The step 1 specifically comprises the following steps:

firstly, inputting image data into an SSD network for extracting image features, and selecting four feature maps with different resolutions in a network structure.

And 2, obtaining coarse-grained candidate frame information through an RPN, adding a binary classification judgment after a candidate frame is generated in a basic feature layer, and then further regressing through a conventional regression branch to obtain more accurate detection frame information.

The step 2 is specifically as follows:

And 3, corresponding the candidate frames on different scales screened in the step 2 with the fusion layer generated in the step 1 after the features on different scales are fused, then, amplifying or reducing all the feature map areas corresponding to the candidate frames to a fixed size through ROIPooling operation, and realizing partial shielding of the features by adding shielding masks on the feature maps so as to achieve the effect of resisting learning.

The step 3 specifically comprises the following steps:

firstly, the four layers of fusion layers with different resolutions obtained in the step 1 correspond to the positive and negative sample candidate frames on the feature map with different resolutions obtained in the step 2.

And then, carrying out ROIPooling operation on the four fusion layers with different resolutions, and scaling the feature map size corresponding to the candidate frame to a uniform size.

And 4, enabling the feature map shielded by the shielding mask to go back and forth to a detection frame and a category through two full connection layers and a Softmax classifier, and specifically, screening a Non-maximum suppression (NMS) and a confidence threshold value through a Non-maximum value to obtain a final predicted category, probability and positioning result.

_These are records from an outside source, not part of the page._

This design comes from an exercise in tuning for small area and a short achievable clock period on the open sky130 flow, not from production work.
Function was checked by simulation only, so behaviour that the tests miss may differ from the original.

<file path="config.mk">
export PLATFORM = sky130hd
export DESIGN_NAME = cordic_unit
export DESIGN_NICKNAME = cordic_unit
export VERILOG_FILES = /design/flow/design.v
export SDC_FILE = /design/flow/constraint.sdc
export NUM_CORES = 4
export LEC_CHECK = 0
export CAP_MARGIN = 20
export CORE_MARGIN = 2
export CORE_UTILIZATION = 40
export SLEW_MARGIN = 20
</file>
<file path="run.sh">
#!/bin/bash
# synth_recipe.tcl (not shown) runs the flow's synth.tcl, then flattens the netlist and writes it again
# the make line also repeats each setting of config.mk as NAME=value (left out here)
make -C /OpenROAD-flow-scripts/flow DESIGN_CONFIG=/design/flow/config.mk WORK_HOME=/design/flow/orfs CLKGATE_MAP_FILE= SYNTH_SCRIPT=/design/flow/synth_recipe.tcl finish
</file>
Source: an optimization exercise on an open RTL-to-GDS flow (aim: small area, a short achievable clock period and few clock cycles per item). Production flows keep margins and buffers that such runs may drop.
The RTL was checked by simulation tests, not by an equivalence proof against the original design.

==> flow/design.v, too long to show whole: its modules and the start of the top module <==
// module skim_pixel: 2211 lines
// module fa: 10 lines
module skim_pixel (
    input  wire        clk,
    input  wire        rst,           
    input  wire        in_valid,
    output reg         in_ready,
    input  wire [13:0] in_code,       
    input  wire        in_ovr,        
    input  wire [15:0] in_tapm_ofs,   
    input  wire [15:0] in_tapm_gain,  
    input  wire [15:0] in_dark,       
    input  wire [15:0] in_gain,       
    input  wire        in_dead,       
    input  wire        in_bypass,     
    input  wire        in_last,       
    output reg         out_valid,
    input  wire        out_ready,
    output reg  [15:0] out_pix,
    output reg         out_sat,       
    output reg         out_dead,      
    output reg         out_nsat,      
    output reg         out_last
);
  // ...
==> flow/flow/run.sh <==
#!/bin/bash
# The standard layout (standard synthesis included), with timing repair
# aiming at a 13 ns period instead of leaving the clock's 47 ns of slack unused,
# and faster port buffers. Each step's full output goes to ORFS's own logs
# under orfs/logs; make's output goes to standard.log.
set -euo pipefail
bash standard.sh SETUP_SLACK_MARGIN=47 "BUFFER_PORTS_ARGS=-buffer_cell sky130_fd_sc_hd__buf_1" finish > standard.log 2>&1
==> flow/standard.sh <==
#!/bin/bash
# synth_recipe.tcl (not shown) runs the flow's synth.tcl, then flattens the netlist and writes it again
# the make line also repeats each setting of config.mk as NAME=value (left out here)
make -C /OpenROAD-flow-scripts/flow DESIGN_CONFIG=/design/flow/config.mk WORK_HOME=/design/flow/orfs CLKGATE_MAP_FILE= SYNTH_SCRIPT=/design/flow/synth_recipe.tcl "${@:-finish}"
==> flow/config.mk <==
export PLATFORM = sky130hd
export DESIGN_NAME = skim_pixel
export DESIGN_NICKNAME = skim_pixel
export VERILOG_FILES = /design/flow/design.v
export SDC_FILE = /design/flow/constraint.sdc
export NUM_CORES = 4
export LEC_CHECK = 0
export CAP_MARGIN = 20
export CORE_MARGIN = 2
export CORE_UTILIZATION = 40
export CTS_CLUSTER_SIZE = 40
export SLEW_MARGIN = 20
export SYNTH_HIERARCHICAL = 1
==> flow/constraint.sdc <==
create_clock -name core_clock -period 60.0 [get_ports {clk}]
set_input_delay 12.0000 -clock core_clock [delete_from_list [all_inputs] [get_ports {clk}]]
set_output_delay 12.0000 -clock core_clock [all_outputs]
set_load 0.01 [all_outputs]
==> out/metrics.yaml, run 1 <==
grt:
  met3_usage_pct: 2.90
  grt_pass1_wl_um: 104000
  grt_util_met2_pct: 36.9
  grt_antenna_before_repair: 0
timing:
  slew_headroom_pct: 30.4
  fmax_mhz: 76.2
  skew_ns: 0.0410
  min_period_ns: 13.12
  worst_pin_slew_ns: 1.04
  setup_slack_ns: 46.88
place:
  dp_hpwl_um: 48600
run_status:
  status: "complete, no violations"
drt:
  detail_route.wl_per_cell_um: 19.7
  ant_nets: 0
  viasPerCell: 5.50
cells_and_area:
  clkCellAreaFrac_pct: 2.33
  register_area_sq_um: 5370
  n_clock_buffer: 17
  syn_to_final_growth_pct: 7.89
  antenna_cells: 0
  n_all_buffers: 143
critical_path:
  cp_data_arrival_time_ns: 1.12
hold_path:
  hold_path_depth: 0
yosys:
  async_reset_ff_share_pct: 0
  synth_area_leader_cell: "fa_1"
  postSynthAreaPerCell_sq_um: 10.3
  synth_top_family_by_area: "adder cells"
cts:
  clock-sinks: 184
  post_cts_buffers: 16
  cts_hold_buf: 0
  cts_tree: "yes"
Testbench counts, summed over its fixed seeds: cycles 32,733, items 30,720.
What follows belongs to an exercise in optimizing a design on an open flow for small area and a short achievable clock period; a production flow would make more cautious choices.
RTL that was checked went through simulation tests only; none was proved equivalent to the original.
Power is estimated from default activity; no workload was simulated.

// pod_cvt
module pod_cvt (
    input  wire        clk,
    input  wire        rst,
    input  wire        in_valid,
    input  wire [31:0] in_x,        
    input  wire [3:0]  in_dtype,    
    input  wire        in_sr,       
    input  wire [31:0] in_w,        
    output reg         out_valid,
    output reg  [31:0] out_y,       
    output reg         out_nan      
);
==> flow/config.mk <==
export PLATFORM = sky130hd
export DESIGN_NAME = pod_cvt
export DESIGN_NICKNAME = pod_cvt
export VERILOG_FILES = /design/flow/design.v
export SDC_FILE = /design/flow/constraint.sdc
export NUM_CORES = 4
export LEC_CHECK = 0
export ABC_AREA = 1
export CAP_MARGIN = 20
export CORE_MARGIN = 2
export CORE_UTILIZATION = 40
export CTS_BUF_LIST = sky130_fd_sc_hd__clkbuf_8
export SLEW_MARGIN = 20
==> flow/constraint.sdc <==
create_clock -name core_clock -period 18.0 [get_ports {clk}]
set_input_delay 3.6000 -clock core_clock [delete_from_list [all_inputs] [get_ports {clk}]]
set_output_delay 3.6000 -clock core_clock [all_outputs]
set_load 0.01 [all_outputs]
standard.sh (not shown) runs the stock make flow with config.mk's settings and CLKGATE_MAP_FILE= SYNTH_SCRIPT=/design/flow/synth_recipe.tcl, a recipe that flattens the netlist after the stock synthesis.
==> flow/flow/run.sh <==
#!/bin/bash
# Own layout flow: ORFS, as standard.sh runs it, with these changes:
#  - synthesis (the same Yosys steps as synth_recipe.tcl, so the registers keep
#    their names and cells) maps the logic with ABC scripts of its own
#    (flow/abc_proc.tcl): the logic feeding the input registers with
#    flow/abc1.script at delay target flow/abc1_delay, the rest with
#    flow/abc.script at flow/abc_delay; Yosys's full-adder extraction is off
#    (ADDER_MAP_FILE empty) so that ABC sees all of the logic;
#  - ports are buffered (the same buffer_ports step) with the cell named in
#    flow/port_buffer;
#  - the layout steps get the make variables in flow/make_vars, if any
#    (optimisation settings such as repair_timing's setup margin).
# Each tool's output goes to a log of its own in this folder.
set -euo pipefail
W=$(pwd)
F=$W/flow
export OWN_ABC_D=$(cat $F/abc_delay)
export OWN_ABC_SCRIPT=$W/own_abc.script
sed "s/{D}/-D $OWN_ABC_D/g" $F/abc.script > $OWN_ABC_SCRIPT
if [[ -f $F/abc1.script ]]; then
  export OWN_ABC1_D=$(cat $F/abc1_delay)
  export OWN_ABC1_SCRIPT=$W/own_abc1.script
  sed "s/{D}/-D $OWN_ABC1_D/g" $F/abc1.script > $OWN_ABC1_SCRIPT
fi
{ head -n 1 $W/synth_recipe.tcl; cat $F/abc_proc.tcl; tail -n +2 $W/synth_recipe.tcl; } > $W/own_synth.tcl
SYN=SYNTH_SCRIPT=$W/own_synth.tcl
# the knobs standard.sh passes on make's command line
KNOBS=$(sed -n 's/^make .*CLKGATE_MAP_FILE= [^ ]* \(.*\) "\${@:-finish}"$/\1/p' $W/standard.sh)
BUF=$(cat $F/port_buffer 2>/dev/null || echo sky130_fd_sc_hd__buf_1)
# extra make variables for the layout steps (optimisation effort only)
EXTRA=$(cat $F/make_vars 2>/dev/null | tr '\n' ' ' || true)
MK="make -C $FLOW_HOME DESIGN_CONFIG=$W/config.mk WORK_HOME=$W/orfs CLKGATE_MAP_FILE="
eval "$MK $SYN $KNOBS ADDER_MAP_FILE= synth" > $W/log_synth.txt 2>&1
eval "$MK $SYN $KNOBS $EXTRA BUFFER_PORTS_ARGS=\"-buffer_cell $BUF\" finish" > $W/log_layout.txt 2>&1
R=$W/orfs/results/$FLOW_PLATFORM/pod_cvt/base
: # left out here: write the final layout as DEF
Other scripts of this flow, unchanged in this note and not shown: flow/flow/abc.script, flow/flow/abc1.script, flow/flow/abc1_delay, flow/flow/abc_delay, flow/flow/abc_proc.tcl, flow/flow/make_vars, flow/flow/port_buffer
==> next run, changes <==
--- a/flow/design.v
+++ b/flow/design.v
@@ -49,40 +49,40 @@
     reg        r_valid;
     reg [23:0] r_sig;
     reg        r_sgn;
     reg [5:0]  r_s;
     reg        r_mnz;
     reg [7:0]  r_ex;
     reg [31:0] r_w;
-    reg [9:0]  r_ty;      
+    reg [3:0]  r_dt;
     reg        r_sr;
     always @(posedge clk) begin
         if (rst)
             r_valid <= 1'b0;
         else
             r_valid <= in_valid;
         r_sig  <= {enz, in_x[22:0]};
         r_sgn  <= in_x[31];
         r_s    <= s;
         r_mnz  <= mnz;
         r_ex   <= ex;
         r_w    <= in_w;
-        r_ty   <= {a_i32, a_bf, a_h, a_e5, a_e4, a_f4, a_u16, a_u8, a_i8, a_i4};
+        r_dt   <= in_dtype;
         r_sr   <= in_sr;
     end
-    wire t_i4  = r_ty[0];
-    wire t_i8  = r_ty[1];
-    wire t_u8  = r_ty[2];
-    wire t_u16 = r_ty[3];
-    wire t_f4  = r_ty[4];
-    wire t_e4  = r_ty[5];
-    wire t_e5  = r_ty[6];
-    wire t_h   = r_ty[7];
-    wire t_bf  = r_ty[8];
-    wire t_i32 = r_ty[9];
+    wire t_i4  = (r_dt == 4'd0);
+    wire t_i8  = (r_dt == 4'd1);
+    wire t_u8  = (r_dt == 4'd2);
+    wire t_u16 = (r_dt == 4'd3);
+    wire t_f4  = (r_dt == 4'd4);
+    wire t_e4  = (r_dt == 4'd5);
+    wire t_e5  = (r_dt == 4'd6);
+    wire t_h   = (r_dt == 4'd7);
+    wire t_bf  = (r_dt == 4'd8);
+    wire t_i32 = (r_dt == 4'd10);
     wire isint = t_i4 | t_i8 | t_u8 | t_u16 | t_i32;
     wire isflt = t_f4 | t_e4 | t_e5 | t_h | t_bf;
     wire sgn   = r_sgn;
     wire [7:0] rx1   = {r_ex[7:1], r_ex[0] | ~(|r_ex)};
     wire       r_eff = &r_ex;
     wire       r_nan = r_eff & r_mnz;
     wire       r_inf = r_eff & ~r_mnz;
@@ -153,28 +153,27 @@
         assign pa2[gi] = ((gi >> 1) % 2 == 1) ? pa1[gi] & pa1[(gi >> 1 << 1) - 1] : pa1[gi];
         assign pa3[gi] = ((gi >> 2) % 2 == 1) ? pa2[gi] & pa2[(gi >> 2 << 2) - 1] : pa2[gi];
         assign pa4[gi] = ((gi >> 3) % 2 == 1) ? pa3[gi] & pa3[(gi >> 3 << 3) - 1] : pa3[gi];
         assign pa5[gi] = ((gi >> 4) % 2 == 1) ? pa4[gi] & pa4[(gi >> 4 << 4) - 1] : pa4[gi];
     end endgenerate
     wire        cin = up ^ (isint & sgn);
     wire [31:0] r   = t ^ ({32{cin}} & {pa5[30:0], 1'b1});
-    wire o16 = (r_ex >= 8'd143);
-    wire o8  = (r_ex >= 8'd135);
-    wire o7  = (r_ex >= 8'd134);
-    wire o3  = (r_ex >= 8'd130);
-    wire o31 = (r_ex >= 8'd158);
+    wire o16 = |n[31:16];
+    wire o8  = |n[31:8];
+    wire o7  = |n[31:7];
+    wire o3  = |n[31:3];
     wire a3  = &n[2:0];
     wire a7  = &n[6:0];
     wire a8  = &n[7:0];
     wire a16 = &n[15:0];
     wire sat_i = isint & (r_huge | (~r_zero & ((t_i4  & (o3  | (up & a3)))  |
                                                (t_i8  & (o7  | (up & a7)))  |
                                                (t_u8  & (o8  | (up & a8)))  |
                                                (t_u16 & (o16 | (up & a16))) |
-                                               (t_i32 & o31))));
+                                               (t_i32 & n[31]))));
     wire of_a = (t_e4 & (&t[6:0]));
     wire of_c = (t_f4 & (&t[2:0])) |
                 (t_e4 & (&t[6:1])) |
                 (t_e5 & (t[6:2] == 5'b11110) & (&t[1:0])) |
                 (t_h  & (t[14:10] == 5'b11110) & (&t[9:0])) |
                 (t_bf & (t[14:7] == 8'hFE) & (&t[6:0]));
     wire ovf_f = isflt & (r_huge | (~r_zero & (of_a | (cin & of_c))));
Global-route usage is lower by 1.1 points. Power came out lower by 13%. Cell area came out lower by 6.0%. Wire length fell by 5.0%. Worst setup slack is better by 0.19 ns. Die area climbs by 0.34%. Combinational power decreases by about 3%.
Only the layout flow was run in the first run of this note; the RTL was not checked for function there.
Background: an optimization exercise with open tools, aiming at small area. Do not read the settings as production practice.
Function was checked by simulation only, so behaviour that the tests miss may differ from the original.
Power figures rest on the tool's default switching activity, not on a simulated workload.

## aba_energy
module aba_energy (
    input  wire               clk,
    input  wire               rst,
    input  wire               run,
    input  wire               tick,
    input  wire signed [47:0] p1,
    input  wire signed [47:0] p2,
    input  wire signed [47:0] p3,
    input  wire        [47:0] s1,
    input  wire        [47:0] s2,
    input  wire        [47:0] s3,
    input  wire        [39:0] kp1,
    input  wire        [39:0] kp2,
    input  wire        [39:0] kp3,
    input  wire        [47:0] creep_thr,
    input  wire               wr_en,
    input  wire        [2:0]  wr_sel,
    input  wire        [63:0] wr_data,
    input  wire        [2:0]  rd_sel,
    output wire        [63:0] rd_count,
    output wire        [3:0]  dir
);
    reg  [47:0] pq0, pq1, pq2;       
    reg  [1:0]  tq;                  
    reg  [39:0] kr0, kr1, kr2;       
    reg  [2:0]  crp;                 
    reg  [2:0]  pnz;                 
    reg         run_q;
    wire [79:0] kk1 = {kp2, kp2};
    wire [79:0] kk2 = {kp3, kp3};
    wire        lt1, lt2, lt3;
    aba_ltu u_lt1 (.a(s1), .b(creep_thr), .lt(lt1));
    aba_ltu u_lt2 (.a(s2), .b(creep_thr), .lt(lt2));
    aba_ltu u_lt3 (.a(s3), .b(creep_thr), .lt(lt3));
  ...
Size in the first run: roughly 2,800 cells after synthesis, ~1,100 flip-flops, ~600 I/O pins.
==> flow/config.mk <==
export PLATFORM = sky130hd
export DESIGN_NAME = aba_energy
export DESIGN_NICKNAME = aba_energy
export VERILOG_FILES = /design/flow/design.v
export SDC_FILE = /design/flow/constraint.sdc
export NUM_CORES = 4
export LEC_CHECK = 0
export CAP_MARGIN = 20
export CORE_MARGIN = 2
export CORE_UTILIZATION = 30
export CTS_BUF_LIST = sky130_fd_sc_hd__clkbuf_4
export SLEW_MARGIN = 20
==> flow/constraint.sdc <==
create_clock -name core_clock -period 20.0 [get_ports {clk}]
set_input_delay 4.0000 -clock core_clock [delete_from_list [all_inputs] [get_ports {clk}]]
set_output_delay 4.0000 -clock core_clock [all_outputs]
set_load 0.01 [all_outputs]
standard.sh (not shown) runs the stock make flow with config.mk's settings and CLKGATE_MAP_FILE= SYNTH_SCRIPT=/design/flow/synth_recipe.tcl, a recipe that flattens the netlist after the stock synthesis.
==> flow/flow/run.sh <==
#!/bin/bash
# Layout flow: the standard ORFS flow (standard.sh), with two changes:
#  - synthesis: the technology mapping of the combinational logic by ABC
#    uses an area-oriented script (flow/abc_area.script) instead of ORFS's
#    speed script; registers, their names and cells, flattening and
#    renaming are those of the standard synthesis;
#  - placement: every input and output port still gets its own buffer,
#    but a plain sky130_fd_sc_hd__buf_1 instead of the default cell.
# Floorplan, placement, CTS and routing are otherwise the standard flow.
set -euo pipefail
W=$(cd "$(dirname "$0")/.." && pwd)
cat > "$W/area_synth.tcl" <<EOT
proc abc {args} {
  set i [lsearch \$args -script]
  if {\$i >= 0} { lset args [expr {\$i + 1}] {$W/flow/abc_area.script} }
  yosys abc {*}\$args
}
source {$W/synth_recipe.tcl}
EOT
sed "s#SYNTH_SCRIPT=[^ ]*#SYNTH_SCRIPT=$W/area_synth.tcl#" "$W/standard.sh" > "$W/area_standard.sh"
grep -q "SYNTH_SCRIPT=$W/area_synth.tcl" "$W/area_standard.sh"
export BUFFER_PORTS_ARGS="-buffer_cell sky130_fd_sc_hd__buf_1"
bash "$W/area_standard.sh" > "$W/flow_make.log" 2>&1
==> flow/flow/abc_area.script <==
strash
&get -n
&fraig -x
&put
scorr
dc2
strash
&get -n
&dch -f
&nf -a
&put
The first run passed the timing, design-rule and antenna checks.
==> next run, changes <==
==> flow/flow/run.sh (replaced) <==
#!/bin/bash
# Layout flow: the standard ORFS flow (standard.sh), with one change to
# synthesis: the technology mapping of the combinational logic by ABC uses
# an area-oriented script (flow/abc_area.script) instead of ORFS's speed
# script. Everything else (registers, their names and cells, flattening,
# renaming, floorplan, placement, CTS, routing) is the standard flow.
set -euo pipefail
W=$(cd "$(dirname "$0")/.." && pwd)
cat > "$W/area_synth.tcl" <<EOT
proc abc {args} {
  set i [lsearch \$args -script]
  if {\$i >= 0} { lset args [expr {\$i + 1}] {$W/flow/abc_area.script} }
  yosys abc {*}\$args
}
source {$W/synth_recipe.tcl}
EOT
sed "s#SYNTH_SCRIPT=[^ ]*#SYNTH_SCRIPT=$W/area_synth.tcl#" "$W/standard.sh" > "$W/area_standard.sh"
grep -q "SYNTH_SCRIPT=$W/area_synth.tcl" "$W/area_standard.sh"
bash "$W/area_standard.sh" > "$W/flow_make.log" 2>&1
CTS_BUF_LIST = unset   (was sky130_fd_sc_hd__clkbuf_4)
Wire length fell by 0.73%; via count came out lower by 4.6%; non-clock buffer count fell by 6; worst setup slack gets worse by 0.14 ns; flip-flop and latch count stays the same; combinational power rose by 16%; maximum frequency fell by 0.78%; die area stays the same; sequential power barely changes; synthesized area stays the same.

The above description is only a preferred embodiment of the present invention, and the scope of the present invention is not limited to the above embodiment, but equivalent modifications or changes made by those skilled in the art according to the present disclosure should be included in the scope of the present invention as set forth in the appended claims.

Claims

1. A target detection method based on end-to-end deep network and antagonistic learning is characterized in that: comprises the following steps:

the step 2 is specifically as follows:

for the feature maps with four different resolutions generated in the step 1, generating candidate frames with different sizes on the four feature maps, removing partial negative samples according to the IOU between the candidate frames and the target real frame, and finally obtaining two branches based on the 4-layer features, wherein one branch is a coordinate regression branch of the candidate frame, and the other branch is a classification branch of the candidate frame;

the step 3 specifically comprises the following steps:

firstly, corresponding four layers of fusion layers with different resolutions obtained in the step 1 with positive and negative sample candidate frames on feature maps with different resolutions obtained in the step 2;

then, a mask is generated through the full connection layer, and the parts of the characteristic diagram which should be shielded are determined, so that the generated difficult sample is misjudged by a detector, and the mask can be automatically adjusted according to a loss function;

2. The method of claim 1, wherein the method comprises the following steps: the step 1 specifically comprises the following steps:

3. The method of claim 1, wherein the method comprises the following steps: and 4, enabling the feature map shielded by the shielding mask to go back and forth to a detection frame and a category through two full connection layers and a Softmax classifier, and specifically, screening a Non-maximum suppression threshold and a confidence threshold to obtain a final predicted category, probability and positioning result.